On Behalf of | Jun 11, 2014 | Heroin

The recent explosion in heroin addiction in Central Pennsylvania has grabbed headlines and has everybody talking. Here in Centre County, there had been a small, interconnected group of heroin addicts since at least the late 1990s, with membership fluctuating, as older addicts either died, went to prison, or managed to get clean, only to be replaced by neophyte junkies. A large percentage of these addicts had underlying mental health issues and/or came from dysfunctional family situations. Many of them got into heroin because they felt they had no future, or because their mental illnesses clouded their judgment. In 2014, this is no longer the profile of the typical Centre County heroin addict, and sadly, the addicts no longer form a small, insular community. They are everywhere, and they now come from all walks of life.

Within the past few years, those of us in the criminal justice system started seeing a disturbing trend, as more and more young people from healthy, intact, nuclear families were being charged with heroin-related offenses. We also started to see Penn State students involved with heroin, which had previously been about as rare as a Lady Lion’s loss in volleyball. So the obvious question is what happened? It is easy to see why the “traditional” Centre Region heroin addicts got involved with the drug, but why would people with so much to lose decide to flush their lives down the toilet?

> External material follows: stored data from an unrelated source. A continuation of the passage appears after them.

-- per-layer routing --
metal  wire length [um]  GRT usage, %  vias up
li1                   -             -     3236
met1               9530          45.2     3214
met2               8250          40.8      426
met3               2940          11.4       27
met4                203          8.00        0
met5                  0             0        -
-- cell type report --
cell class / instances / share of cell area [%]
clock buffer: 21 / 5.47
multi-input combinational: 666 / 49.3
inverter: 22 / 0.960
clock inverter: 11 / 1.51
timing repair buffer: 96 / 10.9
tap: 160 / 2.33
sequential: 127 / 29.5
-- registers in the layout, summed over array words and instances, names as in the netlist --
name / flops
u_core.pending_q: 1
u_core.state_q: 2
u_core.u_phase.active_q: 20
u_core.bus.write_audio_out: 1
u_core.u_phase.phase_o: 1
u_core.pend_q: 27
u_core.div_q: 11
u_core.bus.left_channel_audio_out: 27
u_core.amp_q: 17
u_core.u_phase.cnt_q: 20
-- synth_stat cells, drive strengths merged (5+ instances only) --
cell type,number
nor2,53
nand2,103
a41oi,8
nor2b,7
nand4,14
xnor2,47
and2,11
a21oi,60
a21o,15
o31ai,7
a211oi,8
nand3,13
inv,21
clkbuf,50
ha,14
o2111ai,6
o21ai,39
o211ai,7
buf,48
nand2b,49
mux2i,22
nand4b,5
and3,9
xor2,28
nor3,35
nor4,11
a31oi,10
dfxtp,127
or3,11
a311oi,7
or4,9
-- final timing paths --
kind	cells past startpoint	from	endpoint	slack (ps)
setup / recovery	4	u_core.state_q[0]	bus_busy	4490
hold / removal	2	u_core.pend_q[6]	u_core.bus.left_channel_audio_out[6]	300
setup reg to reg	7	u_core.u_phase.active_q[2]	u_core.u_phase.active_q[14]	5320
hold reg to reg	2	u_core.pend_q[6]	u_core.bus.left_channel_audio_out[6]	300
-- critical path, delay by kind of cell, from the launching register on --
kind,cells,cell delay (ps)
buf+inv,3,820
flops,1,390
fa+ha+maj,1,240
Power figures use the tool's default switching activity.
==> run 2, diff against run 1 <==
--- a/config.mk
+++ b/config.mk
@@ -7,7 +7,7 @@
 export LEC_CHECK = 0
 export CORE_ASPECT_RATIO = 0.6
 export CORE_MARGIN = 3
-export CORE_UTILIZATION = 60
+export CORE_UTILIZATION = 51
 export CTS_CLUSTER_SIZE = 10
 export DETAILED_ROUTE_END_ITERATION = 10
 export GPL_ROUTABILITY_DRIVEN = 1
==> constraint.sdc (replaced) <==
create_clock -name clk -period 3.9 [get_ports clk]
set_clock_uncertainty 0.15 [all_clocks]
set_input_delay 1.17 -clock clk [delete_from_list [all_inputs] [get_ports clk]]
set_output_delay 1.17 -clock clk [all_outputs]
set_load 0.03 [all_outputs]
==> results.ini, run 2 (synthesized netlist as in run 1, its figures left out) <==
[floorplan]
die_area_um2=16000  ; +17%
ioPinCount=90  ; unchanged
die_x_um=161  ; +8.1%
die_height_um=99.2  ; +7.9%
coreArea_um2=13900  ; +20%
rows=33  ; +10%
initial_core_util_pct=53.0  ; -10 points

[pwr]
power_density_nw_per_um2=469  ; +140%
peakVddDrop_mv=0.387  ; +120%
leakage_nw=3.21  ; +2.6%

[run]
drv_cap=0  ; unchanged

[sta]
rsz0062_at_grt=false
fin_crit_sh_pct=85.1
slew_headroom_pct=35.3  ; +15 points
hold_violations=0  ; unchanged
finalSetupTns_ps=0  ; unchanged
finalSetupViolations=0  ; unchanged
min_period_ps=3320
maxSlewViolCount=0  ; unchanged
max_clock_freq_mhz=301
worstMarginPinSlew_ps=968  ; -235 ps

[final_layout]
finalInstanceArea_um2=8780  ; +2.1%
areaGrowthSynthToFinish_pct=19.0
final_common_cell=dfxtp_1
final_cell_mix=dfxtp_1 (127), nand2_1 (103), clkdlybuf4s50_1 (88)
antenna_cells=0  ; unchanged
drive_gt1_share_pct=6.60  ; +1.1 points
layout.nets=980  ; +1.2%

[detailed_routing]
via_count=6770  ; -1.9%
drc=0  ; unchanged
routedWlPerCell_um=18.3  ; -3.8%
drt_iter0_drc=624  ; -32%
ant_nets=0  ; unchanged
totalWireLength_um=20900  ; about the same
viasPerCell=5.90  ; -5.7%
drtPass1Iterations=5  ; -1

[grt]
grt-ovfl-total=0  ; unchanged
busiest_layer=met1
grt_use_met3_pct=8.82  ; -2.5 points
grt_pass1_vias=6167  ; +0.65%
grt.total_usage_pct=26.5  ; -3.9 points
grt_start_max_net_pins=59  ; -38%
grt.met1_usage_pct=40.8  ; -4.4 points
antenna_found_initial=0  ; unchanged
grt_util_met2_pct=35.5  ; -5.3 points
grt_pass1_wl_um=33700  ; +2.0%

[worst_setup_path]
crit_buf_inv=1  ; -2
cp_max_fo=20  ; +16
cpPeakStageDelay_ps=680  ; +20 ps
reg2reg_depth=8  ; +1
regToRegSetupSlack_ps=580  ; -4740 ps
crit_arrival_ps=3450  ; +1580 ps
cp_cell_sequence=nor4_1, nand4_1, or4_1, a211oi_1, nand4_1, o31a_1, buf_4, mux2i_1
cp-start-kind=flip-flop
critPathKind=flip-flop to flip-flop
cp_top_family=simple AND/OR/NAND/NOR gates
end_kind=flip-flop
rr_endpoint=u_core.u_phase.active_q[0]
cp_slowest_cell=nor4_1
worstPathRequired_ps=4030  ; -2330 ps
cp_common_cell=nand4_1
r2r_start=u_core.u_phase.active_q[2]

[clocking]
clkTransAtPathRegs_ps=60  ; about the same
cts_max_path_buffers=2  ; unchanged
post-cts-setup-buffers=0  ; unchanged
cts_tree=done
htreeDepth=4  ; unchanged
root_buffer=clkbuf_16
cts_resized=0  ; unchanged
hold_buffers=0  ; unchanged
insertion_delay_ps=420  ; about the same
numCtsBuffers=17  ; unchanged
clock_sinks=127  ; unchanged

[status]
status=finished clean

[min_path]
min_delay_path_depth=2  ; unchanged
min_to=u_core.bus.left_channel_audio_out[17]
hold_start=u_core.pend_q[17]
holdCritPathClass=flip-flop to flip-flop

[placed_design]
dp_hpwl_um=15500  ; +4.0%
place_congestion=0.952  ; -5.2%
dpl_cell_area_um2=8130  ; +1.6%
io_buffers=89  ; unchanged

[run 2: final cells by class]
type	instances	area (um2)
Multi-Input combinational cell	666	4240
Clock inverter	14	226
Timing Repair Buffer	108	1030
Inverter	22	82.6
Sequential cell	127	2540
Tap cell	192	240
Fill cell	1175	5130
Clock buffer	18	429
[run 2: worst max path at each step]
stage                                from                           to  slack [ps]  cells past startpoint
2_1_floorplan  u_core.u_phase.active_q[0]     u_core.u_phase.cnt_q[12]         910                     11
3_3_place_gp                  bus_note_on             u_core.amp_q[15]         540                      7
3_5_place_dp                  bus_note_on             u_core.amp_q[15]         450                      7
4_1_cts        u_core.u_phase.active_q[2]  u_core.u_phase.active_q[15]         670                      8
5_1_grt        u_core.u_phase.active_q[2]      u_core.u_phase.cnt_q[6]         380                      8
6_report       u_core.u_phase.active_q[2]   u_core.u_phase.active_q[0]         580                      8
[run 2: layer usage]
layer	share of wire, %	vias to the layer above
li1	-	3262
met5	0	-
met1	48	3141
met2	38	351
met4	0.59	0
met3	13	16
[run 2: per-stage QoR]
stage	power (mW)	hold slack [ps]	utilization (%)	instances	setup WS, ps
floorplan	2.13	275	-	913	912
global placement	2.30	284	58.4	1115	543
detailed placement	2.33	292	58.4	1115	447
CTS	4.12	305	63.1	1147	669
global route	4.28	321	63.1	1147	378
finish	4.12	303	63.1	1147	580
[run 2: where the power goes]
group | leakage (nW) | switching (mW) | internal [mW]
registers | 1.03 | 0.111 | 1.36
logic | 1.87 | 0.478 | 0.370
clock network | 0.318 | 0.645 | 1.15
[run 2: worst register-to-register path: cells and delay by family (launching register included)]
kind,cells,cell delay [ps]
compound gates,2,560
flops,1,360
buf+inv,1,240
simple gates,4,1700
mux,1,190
==> src/rtl/sprite_pkg.sv <==
// Shared constants for the sprite pixel resolver: descriptor field layout,
// screen height used for the Y-axis flip, and the sprite ID width.
package sprite_pkg;

  // Descriptor field positions within one DESC_W-bit sprite record
  localparam int CX_MSB     = 63;
  localparam int CX_LSB     = 48;
  localparam int BY_MSB     = 47;
  localparam int BY_LSB     = 32;
  localparam int W_MSB      = 31;
  localparam int W_LSB      = 16;
  localparam int FACING_BIT = 90;

  // Bounds arithmetic is done modulo 2^16 before widening
  localparam int FIELD_W    = 16;

  // Screen height; Y is flipped so that sprite bottoms are measured upward
  localparam int SCREEN_H   = 480;

  // Width of the winning sprite ID (supports up to 8 sprites)
  localparam int ID_W       = 3;

endpackage
File: src/rtl/ifu_fetch.sv
// Instruction fetch unit: credit-limited imem requests, in-order prefetch FIFO, flush discard.
// Optional misaligned-PC fault entry enabled by defining IFU_MISALIGN_CHECK_EN.
module ifu_fetch #(
  parameter int unsigned       FIFO_DEPTH = 2,
  parameter int unsigned       ADDR_W     = 32,
  parameter int unsigned       DATA_W     = 32,
  parameter logic [DATA_W-1:0] NOP_INST   = 32'h00000013
) (
  input  logic              clk_i,
  input  logic              rst_i,
  input  logic [ADDR_W-1:0] pc_i,
  input  logic              flush_i,
  output logic              pc_stopFlag_o,
  output logic              imem_req_o,
  output logic [ADDR_W-1:0] imem_addr_o,
  input  logic              imem_gnt_i,
  input  logic              imem_rvalid_i,
  input  logic [DATA_W-1:0] imem_rdata_i,
  output logic              inst_valid_o,
  output logic [DATA_W-1:0] inst_o,
  output logic [ADDR_W-1:0] inst_addr_o,
  output logic              inst_fault_o,
  input  logic              id_ready_i
);
  localparam int unsigned PTR_W = $clog2(FIFO_DEPTH);
  localparam int unsigned CNT_W = PTR_W + 1;
  // Stale fetches can pile up across back-to-back flushes, so these counters get headroom.
  localparam int unsigned OUT_W = CNT_W + 4;

  logic [DATA_W-1:0] fifo_data [FIFO_DEPTH];
  logic [ADDR_W-1:0] fifo_addr [FIFO_DEPTH];
  logic [ADDR_W-1:0] aq_mem    [FIFO_DEPTH];

  logic [PTR_W-1:0] rd_ptr_reg, wr_ptr_reg;
  logic [PTR_W-1:0] aq_rd_reg, aq_wr_reg;
  logic [CNT_W-1:0] count_reg;
  logic [OUT_W-1:0] outstanding_reg, discard_reg;

  logic [OUT_W-1:0]  live, credit;
  logic              grant, rsp_ok, rsp_drop, rsp_push;
  logic              push, pop, misaligned, fault_push;
  logic [DATA_W-1:0] push_data;
  logic [ADDR_W-1:0] push_addr;

  assign live   = outstanding_reg - discard_reg;
  assign credit = OUT_W'(count_reg) + live;

`ifdef IFU_MISALIGN_CHECK_EN
  logic fault_mem [FIFO_DEPTH];
  logic fault_sent_reg;

  assign misaligned = |pc_i[1:0];
  // Wait for live fetches to drain so the fault entry lands behind them in order.
  assign fault_push = misaligned & ~flush_i & ~fault_sent_reg & (live == '0)
                    & (credit < OUT_W'(FIFO_DEPTH));

  always_ff @(posedge clk_i or negedge rst_i) begin
    if (!rst_i)
      fault_sent_reg <= 1'b0;
    else if (flush_i)
      fault_sent_reg <= 1'b0;
    else if (fault_push)
      fault_sent_reg <= 1'b1;
  end

  always_ff @(posedge clk_i) begin
    if (push && !flush_i)
      fault_mem[wr_ptr_reg] <= fault_push;
  end

  assign inst_fault_o = inst_valid_o & fault_mem[rd_ptr_reg];
`else
  assign misaligned   = 1'b0;
  assign fault_push   = 1'b0;
  assign inst_fault_o = 1'b0;
`endif

  assign imem_req_o    = rst_i & ~flush_i & ~misaligned & (credit < OUT_W'(FIFO_DEPTH));
  assign imem_addr_o   = {pc_i[ADDR_W-1:2], 2'b00};
  assign grant         = imem_req_o & imem_gnt_i;
  assign pc_stopFlag_o = ~rst_i | (~flush_i & ~grant);

  assign rsp_ok    = imem_rvalid_i & (outstanding_reg != '0);
  assign rsp_drop  = rsp_ok & (discard_reg != '0);
  assign rsp_push  = rsp_ok & ~rsp_drop;
  assign push      = rsp_push | fault_push;
  assign pop       = inst_valid_o & id_ready_i;
  assign push_data = fault_push ? NOP_INST : imem_rdata_i;
  assign push_addr = fault_push ? pc_i : aq_mem[aq_rd_reg];

  assign inst_valid_o = (count_reg != '0);
  assign inst_o       = inst_valid_o ? fifo_data[rd_ptr_reg] : NOP_INST;
  assign inst_addr_o  = inst_valid_o ? fifo_addr[rd_ptr_reg] : '0;

  always_ff @(posedge clk_i or negedge rst_i) begin
    if (!rst_i) begin
      rd_ptr_reg      <= '0;
      wr_ptr_reg      <= '0;
      aq_rd_reg       <= '0;
      aq_wr_reg       <= '0;
      count_reg       <= '0;
      outstanding_reg <= '0;
      discard_reg     <= '0;
    end else if (flush_i) begin
      rd_ptr_reg      <= '0;
      wr_ptr_reg      <= '0;
      aq_rd_reg       <= '0;
      aq_wr_reg       <= '0;
      count_reg       <= '0;
      // Everything still in flight after this cycle belongs to the old path.
      outstanding_reg <= outstanding_reg - OUT_W'(rsp_ok);
      discard_reg     <= outstanding_reg - OUT_W'(rsp_ok);
    end else begin
      if (push)
        wr_ptr_reg <= wr_ptr_reg + PTR_W'(1);
      if (pop)
        rd_ptr_reg <= rd_ptr_reg + PTR_W'(1);
      count_reg <= count_reg + CNT_W'(push) - CNT_W'(pop);
      if (grant)
        aq_wr_reg <= aq_wr_reg + PTR_W'(1);
      if (rsp_push)
        aq_rd_reg <= aq_rd_reg + PTR_W'(1);
      outstanding_reg <= outstanding_reg + OUT_W'(grant) - OUT_W'(rsp_ok);
      if (rsp_drop)
        discard_reg <= discard_reg - OUT_W'(1);
    end
  end

  always_ff @(posedge clk_i) begin
    if (push && !flush_i) begin
      fifo_data[wr_ptr_reg] <= push_data;
      fifo_addr[wr_ptr_reg] <= push_addr;
    end
    if (grant)
      aq_mem[aq_wr_reg] <= pc_i;
  end

endmodule
File: config.mk
export PLATFORM = sky130hd
export DESIGN_NAME = dmem_host_ctrl
export DESIGN_NICKNAME = d
export VERILOG_FILES = /design/src/rtl/dmem_host_ctrl.sv
export SDC_FILE = /design/constraint.sdc
export NUM_CORES = 1
export LEC_CHECK = 0
export CORE_ASPECT_RATIO = 1.5
export CORE_MARGIN = 5
export CORE_UTILIZATION = 45
export DETAILED_ROUTE_END_ITERATION = 12
export GPL_ROUTABILITY_DRIVEN = 0
export PLACE_DENSITY = 0.84
export SLEW_MARGIN = 20
export SYNTH_ARGS = -nofsm -noshare
export SYNTH_HDL_FRONTEND = slang
export SYNTH_SLANG_ARGS = --single-unit
export TNS_END_PERCENT = 30
File: constraint.sdc
create_clock -name clk -period 4.3 [get_ports clk]
set_clock_uncertainty 0.15 [all_clocks]
set_input_delay 0.86 -clock clk [delete_from_list [all_inputs] [get_ports clk]]
set_output_delay 0.86 -clock clk [all_outputs]
set_load 0.005 [all_outputs]
File: src/rtl/dmem_host_ctrl.sv
// Host-side sequencer for a core's data memory: streams words in, starts the core,
// waits for completion, then streams a window of data memory back out.
module dmem_host_ctrl #(
  parameter logic [15:0] LOAD_BASE = 16'h0000,
  parameter int unsigned LOAD_LEN  = 16,
  parameter logic [15:0] DUMP_BASE = 16'h0100,
  parameter int unsigned DUMP_LEN  = 16
) (
  input  logic        clk,
  input  logic        RESET_N,
  input  logic        go,
  input  logic        in_valid,
  output logic        in_ready,
  input  logic [15:0] in_data,
  output logic        out_valid,
  input  logic        out_ready,
  output logic [15:0] out_data,
  input  logic        END,
  input  logic [15:0] dmem_out_disp,
  output logic        START,
  output logic [1:0]  addr_mux_select,
  output logic [15:0] current_addr,
  output logic [15:0] ar_in,
  output logic        write_from_tb,
  output logic [15:0] mem_data,
  output logic        busy,
  output logic        done
);

  localparam int unsigned CNT_W = 17;
  localparam logic [CNT_W-1:0] LOAD_CNT = CNT_W'(LOAD_LEN);
  localparam logic [CNT_W-1:0] DUMP_CNT = CNT_W'(DUMP_LEN);

  typedef enum logic [2:0] {
    IDLE, LOAD, RUN, DUMP_ADDR, DUMP_WAIT, DUMP_OUT, DONE
  } state_t;

  state_t           state;
  state_t           state_n;
  logic [CNT_W-1:0] cnt;
  logic [CNT_W-1:0] cnt_inc;
  logic             hs_in;
  logic             hs_out;

  assign cnt_inc = cnt + CNT_W'(1);
  assign hs_in   = (state == LOAD) && in_valid;
  assign hs_out  = (state == DUMP_OUT) && out_ready;

  // The memory write strobe and data follow the handshake within the same cycle.
  assign write_from_tb = hs_in;
  assign mem_data      = hs_in ? in_data : 16'h0000;

  // Next-state logic; END is disregarded while START is still high.
  always_comb begin
    state_n = state;
    case (state)
      IDLE, DONE: if (go) state_n = (LOAD_CNT == '0) ? RUN : LOAD;
      LOAD:       if (hs_in && (cnt_inc == LOAD_CNT)) state_n = RUN;
      RUN:        if (END && !START) state_n = (DUMP_CNT == '0) ? DONE : DUMP_ADDR;
      DUMP_ADDR:  state_n = DUMP_WAIT;
      DUMP_WAIT:  state_n = DUMP_OUT;
      DUMP_OUT:   if (out_ready) state_n = (cnt_inc < DUMP_CNT) ? DUMP_ADDR : DONE;
      default:    state_n = IDLE;
    endcase
  end

  always_ff @(posedge clk or negedge RESET_N) begin
    if (!RESET_N) begin
      state           <= IDLE;
      cnt             <= '0;
      in_ready        <= 1'b0;
      out_valid       <= 1'b0;
      out_data        <= 16'h0000;
      START           <= 1'b0;
      addr_mux_select <= 2'd0;
      current_addr    <= 16'h0000;
      ar_in           <= 16'h0000;
      busy            <= 1'b0;
      done            <= 1'b0;
    end else begin
      state     <= state_n;
      in_ready  <= (state_n == LOAD);
      out_valid <= (state_n == DUMP_OUT);
      START     <= (state_n == RUN) && (state != RUN);
      busy      <= (state_n != IDLE) && (state_n != DONE);
      done      <= (state_n == DONE);

      case (state_n)
        LOAD:      addr_mux_select <= 2'd1;
        DUMP_ADDR: addr_mux_select <= 2'd2;
        default:   addr_mux_select <= 2'd0;
      endcase

      // One counter serves both phases: it is cleared whenever neither stream is active.
      if (hs_in || hs_out) begin
        cnt <= cnt_inc;
      end else if ((state == IDLE) || (state == RUN) || (state == DONE)) begin
        cnt <= '0;
      end

      if ((state_n == LOAD) && (state != LOAD)) begin
        current_addr <= LOAD_BASE;
      end else if (hs_in) begin
        current_addr <= current_addr + 16'd1;
      end

      if ((state == RUN) && (state_n == DUMP_ADDR)) begin
        ar_in <= DUMP_BASE;
      end else if (hs_out) begin
        ar_in <= ar_in + 16'd1;
      end

      if (state == DUMP_WAIT) begin
        out_data <= dmem_out_disp;
      end
    end
  end

endmodule
--- src/rtl/seg7_scan_capture.sv ---
// seg7_scan_capture: samples a time-multiplexed seven-segment bus, waits for
// each digit to be stable, decodes it and reassembles the displayed word.
// Parameters:
//   SETTLE_CYCLES  consecutive identical samples needed to capture a digit (>=1)
// Ports:
//   clk         in   1  rising-edge clock
//   rst         in   1  synchronous active-high reset
//   dig_sel     in   8  one-hot digit select, bit i -> nibble [4i+3:4i]
//   seg         in   7  segment pattern, a = bit 6 ... g = bit 0
//   value       out 32  last complete reassembled word
//   frame_valid out  1  one-cycle pulse when value updates
//   bad_digit   out  8  per-digit illegal-pattern flags for the frame in value
module seg7_scan_capture
  import seg7_pkg::*;
#(
  parameter int SETTLE_CYCLES = 4
) (
  input  logic                    clk,
  input  logic                    rst,
  input  logic [NUM_DIGITS-1:0]   dig_sel,
  input  logic [6:0]              seg,
  output logic [4*NUM_DIGITS-1:0] value,
  output logic                    frame_valid,
  output logic [NUM_DIGITS-1:0]   bad_digit
);

  localparam int CW = $clog2(SETTLE_CYCLES + 1);
  localparam logic [CW-1:0] CNT_MAX = CW'(SETTLE_CYCLES);
  localparam logic [CW-1:0] CNT_ONE = CW'(1);

  logic [NUM_DIGITS-1:0]   r_sel;
  logic [6:0]              r_seg;
  logic [NUM_DIGITS-1:0]   p_sel;
  logic [6:0]              p_seg;

  cap_state_t              state;
  cap_state_t              state_next;
  logic [CW-1:0]           cnt;
  logic [CW-1:0]           cnt_next;
  logic                    capture;

  logic                    sel_onehot;
  logic                    changed;
  logic [3:0]              dec_nib;
  logic                    dec_legal;

  logic [4*NUM_DIGITS-1:0] shadow;
  logic [NUM_DIGITS-1:0]   seen;
  logic [NUM_DIGITS-1:0]   bad_acc;
  logic [4*NUM_DIGITS-1:0] shadow_new;
  logic [NUM_DIGITS-1:0]   seen_new;
  logic [NUM_DIGITS-1:0]   bad_new;
  logic                    frame_done;

  seg7_decode u_decode (
    .seg    (r_seg),
    .nibble (dec_nib),
    .legal  (dec_legal)
  );

  assign sel_onehot = is_onehot(r_sel);
  // p_* is the registered sample from one cycle earlier; stability is judged
  // entirely on the registered copy of the bus.
  assign changed    = {r_sel, r_seg} != {p_sel, p_seg};

  always_ff @(posedge clk) begin
    if (rst) begin
      state <= ST_WAIT;
      cnt   <= '0;
    end else begin
      state <= state_next;
      cnt   <= cnt_next;
    end
  end

  always_comb begin
    state_next = state;
    cnt_next   = cnt;
    capture    = 1'b0;
    case (state)
      ST_WAIT: begin
        if (sel_onehot) begin
          state_next = ST_SETTLE;
          cnt_next   = CNT_ONE;
        end
      end
      ST_SETTLE, ST_HELD: begin
        if (changed) begin
          if (sel_onehot) begin
            state_next = ST_SETTLE;
            cnt_next   = CNT_ONE;
          end else begin
            state_next = ST_WAIT;
            cnt_next   = '0;
          end
        end else if (state == ST_SETTLE && cnt != CNT_MAX) begin
          cnt_next = cnt + 1'b1;
        end
      end
      default: begin
        state_next = ST_WAIT;
        cnt_next   = '0;
      end
    endcase
    // Capture on the same edge the count reaches its target, so that with
    // SETTLE_CYCLES=1 a freshly selected digit is taken immediately.
    if (state_next == ST_SETTLE && cnt_next == CNT_MAX) begin
      capture    = 1'b1;
      state_next = ST_HELD;
    end
  end

  always_comb begin
    shadow_new = shadow;
    bad_new    = bad_acc;
    seen_new   = seen;
    for (int unsigned i = 0; i < NUM_DIGITS; i++) begin
      if (r_sel[i]) begin
        shadow_new[4*i +: 4] = dec_nib;
        bad_new[i]           = ~dec_legal;
        seen_new[i]          = 1'b1;
      end
    end
  end

  assign frame_done = capture && (&seen_new);

  always_ff @(posedge clk) begin
    if (rst) begin
      r_sel       <= '0;
      r_seg       <= '0;
      p_sel       <= '0;
      p_seg       <= '0;
      shadow      <= '0;
      seen        <= '0;
      bad_acc     <= '0;
      value       <= '0;
      bad_digit   <= '0;
      frame_valid <= 1'b0;
    end else begin
      r_sel       <= dig_sel;
      r_seg       <= seg;
      p_sel       <= r_sel;
      p_seg       <= r_seg;
      frame_valid <= 1'b0;
      if (capture) begin
        shadow <= shadow_new;
        if (frame_done) begin
          value       <= shadow_new;
          bad_digit   <= bad_new;
          frame_valid <= 1'b1;
          seen        <= '0;
          bad_acc     <= '0;
        end else begin
          seen    <= seen_new;
          bad_acc <= bad_new;
        end
      end
    end
  end

endmodule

The simple answer is the wide use and abuse of prescription narcotic pills. With so many parents and grandparents prescribed pain pills, it is just as easy for curious teens to swipe pills as it was for earlier generations to raid the liquor cabinet. Pharmacologically, prescription opiates like oxycodone have the same effects as heroin, and just like heroin, they can lead to opiate dependency. From there, the economic theory of the “rational consumer” takes over. It is much cheaper to buy heroin than prescription pills on the black market. If you have become addicted to pain pills, the logical next step is to start snorting H. From there, the next step in mainlining, in order to get even more bang for the buck.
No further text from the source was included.